Okay, this blog usually concentrates on things in Hawaii that we find appealing and want to share with you to enhance your vacation.

What follows, however, is a discussion of the dreaded box jellyfish you may encounter, depending on which island you’re on, which side of the island you’re on, and the time of the lunar month.

The sting of box jellyfish that visit Hawaii’s waters is very painful and can even cause anaphylactic shock in some people. The things regularly swarm to Hawaii’s Leeward shores nine or ten days after the full moon.

Even more of a villain is the Portuguese man of war whose body consists of a gas-filled (mostly nitrogen), bladder-like float, a translucent structure tinted pink, blue, or violet that may be three to 12 inches long and may extend as far as six inches above the water. Under the float are clusters of polyps, from which hang long tentacles … really long tentacles. Their stings hurt a whole lot compared to those of the box jellyfish.

Signs will be posted if either box jellyfish or man of wars are in the neighborhood where you plan to swim. It’s a good idea to stay out of the water when they are posted. Man of wars can be detected well before they reach shore, and the arrival of the box jellyfish is completely predictable, so the postings are always timely.

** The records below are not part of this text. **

==> src/rtl/boreal_frame_asm.sv <==
// boreal_frame_asm
// Builds 8-lane frames from channel-tagged ADC samples that arrive in
// round-robin order. Each complete frame goes out on a valid/ready register.
// Channel-order violations are counted and the assembler resynchronises.
// Frames that complete while the output is still occupied are dropped and counted.

module boreal_frame_asm #(
  parameter int DW    = 16,
  parameter int CNT_W = 8
) (
  input  logic              clk,
  input  logic              rst,
  input  logic              in_valid,
  input  logic [2:0]        in_ch,
  input  logic [DW-1:0]     in_data,
  output logic              out_valid,
  input  logic              out_ready,
  output logic [8*DW-1:0]   out_data,
  output logic [7:0]        out_seq,
  output logic              in_sync,
  output logic [CNT_W-1:0]  seq_err_cnt,
  output logic [CNT_W-1:0]  ovf_cnt
);

  typedef enum logic {
    SYNC = 1'b0,
    FILL = 1'b1
  } state_t;

  localparam logic [CNT_W-1:0] CNT_ONE = CNT_W'(1);
  localparam logic [CNT_W-1:0] CNT_MAX = {CNT_W{1'b1}};

  state_t             state_q;
  logic [2:0]         exp_q;
  logic [DW-1:0]      lanes_q [8];
  logic               out_valid_q;
  logic [8*DW-1:0]    out_data_q;
  logic [7:0]         out_seq_q;
  logic [CNT_W-1:0]   seq_err_q;
  logic [CNT_W-1:0]   ovf_q;

  logic               chMatch_d;
  logic               complete_d;
  logic               slotFree_d;
  logic [8*DW-1:0]    frame_d;

  // Decode this cycle's sample and stage the full frame (lane 7 comes straight from the input)
  always_comb begin
    chMatch_d  = (in_ch == exp_q);
    complete_d = in_valid && (state_q == FILL) && chMatch_d && (exp_q == 3'd7);
    slotFree_d = !out_valid_q || out_ready;
    frame_d    = '0;
    for (int k = 0; k < 7; k++) begin
      frame_d[k*DW +: DW] = lanes_q[k];
    end
    frame_d[7*DW +: DW] = in_data;
  end

  // Assembly FSM, error/overflow counters and the output frame register
  always_ff @(posedge clk) begin
    if (rst) begin
      state_q     <= SYNC;
      exp_q       <= 3'd0;
      for (int k = 0; k < 8; k++) begin
        lanes_q[k] <= '0;
      end
      out_valid_q <= 1'b0;
      out_data_q  <= '0;
      out_seq_q   <= 8'd0;
      seq_err_q   <= '0;
      ovf_q       <= '0;
    end else begin
      case (state_q)
        SYNC: begin
          if (in_valid && (in_ch == 3'd0)) begin
            lanes_q[0] <= in_data;
            exp_q      <= 3'd1;
            state_q    <= FILL;
          end
        end
        FILL: begin
          if (in_valid) begin
            if (chMatch_d) begin
              lanes_q[exp_q] <= in_data;
              if (exp_q == 3'd7) begin
                exp_q <= 3'd0;
              end else begin
                exp_q <= exp_q + 3'd1;
              end
            end else begin
              if (seq_err_q != CNT_MAX) begin
                seq_err_q <= seq_err_q + CNT_ONE;
              end
              if (in_ch == 3'd0) begin
                lanes_q[0] <= in_data;
                exp_q      <= 3'd1;
              end else begin
                exp_q   <= 3'd0;
                state_q <= SYNC;
              end
            end
          end
        end
        default: begin
          state_q <= SYNC;
          exp_q   <= 3'd0;
        end
      endcase

      if (complete_d) begin
        if (slotFree_d) begin
          out_data_q  <= frame_d;
          out_valid_q <= 1'b1;
          out_seq_q   <= out_seq_q + 8'd1;
        end else if (ovf_q != CNT_MAX) begin
          ovf_q <= ovf_q + CNT_ONE;
        end
      end else if (out_valid_q && out_ready) begin
        out_valid_q <= 1'b0;
      end
    end
  end

  assign out_valid   = out_valid_q;
  assign out_data    = out_data_q;
  assign out_seq     = out_seq_q;
  assign in_sync     = (state_q == FILL);
  assign seq_err_cnt = seq_err_q;
  assign ovf_cnt     = ovf_q;

endmodule

==> config.mk <==
export PLATFORM = sky130hd
export DESIGN_NAME = boreal_frame_asm
export DESIGN_NICKNAME = d
export VERILOG_FILES = /design/src/rtl/boreal_frame_asm.sv
export SDC_FILE = /design/constraint.sdc
export NUM_CORES = 1
export LEC_CHECK = 0
export ABC_CLOCK_PERIOD_IN_PS = 6650
export CAP_MARGIN = 20
export CORE_MARGIN = 1
export CORE_UTILIZATION = 30
export CTS_BUF_LIST = sky130_fd_sc_hd__clkbuf_8
export CTS_CLUSTER_DIAMETER = 80
export DETAILED_ROUTE_END_ITERATION = 10
export DONT_BUFFER_PORTS = 1
export PLACE_DENSITY = 0.45
export SLEW_MARGIN = 15
export SYNTH_ARGS = -nofsm -noshare
export SYNTH_HDL_FRONTEND = slang
export SYNTH_SLANG_ARGS = --single-unit
==> constraint.sdc <==
create_clock -name clk -period 6.65 [get_ports clk]
set_clock_uncertainty 0.1 [all_clocks]
set_input_delay 1.995 -clock clk [delete_from_list [all_inputs] [get_ports clk]]
set_output_delay 1.995 -clock clk [all_outputs]
set_load 0.03 [all_outputs]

If you should get stung, painful though it may be, don’t get excited. Here’s what to do:

  • Pick off any visible tentacles with a glove on your hand. It’s unlikely that you’ll have a glove handy, so use a stick, or anything else that’s handy, being
 careful to avoid further injury.
  • Rinse the stung area liberally with either sea water or fresh water to remove any tentacles that may be stuck
 to the skin. This can be from a spray bottle or in a beach shower. Do not apply
 vinegar. That used to be a popular remedy, but studies show that vinegar in these stings sometimes makes the sting
  • Put some ice on it to control the pain.
  • If eyes are affected, irrigate them with lots of room-temperature tap water for at least 15 minutes. If vision blurs, or the eyes continue to tear, hurt, swell, or are
 light-sensitive after irrigating, see a doctor.
  • If you experience persistent itching or skin rash, try a 1% hydrocortisone ointment four
 times a day, and one or two 25 milligram Benadryl tablets every six hours.

This wasn’t meant to alarm you or to make you wary of those creatures every time you enter the water, but they are occasional nuisances you should know about.


  1. I’m wondering about your advice to apply ice to control the pain–is this something that differs for stingrays and jellyfish? I ask because, while I’ve never had a bad jellyfish sting, I did step on a ray once in Mexico. Not fun! After my wife half carried me down a mile of deserted beach back to our rental I was about to apply ice, when the owner of the place stopped me. He said ice might just make the pain worse–instead I should soak my foot in the hottest water I could stand. I did, and the pain relief was tremendous, and immediate! Maybe the worst had already passed by that point, but at any rate the response was simply amazing.
    Kanaloa at Kona

  2. Thanks for sharing this post. Nice pic.You can find jelyfish in Phang Na, Koh Mak. Great Barrier in Australia which is a prime tourist magnet is closed for swimming during the months from November and May due to this menace with some places having special safety nets that are kept open. There are many beaches like north Catalonia beaches, Ala Moana Beaches in Hawaii, Oahu beaches.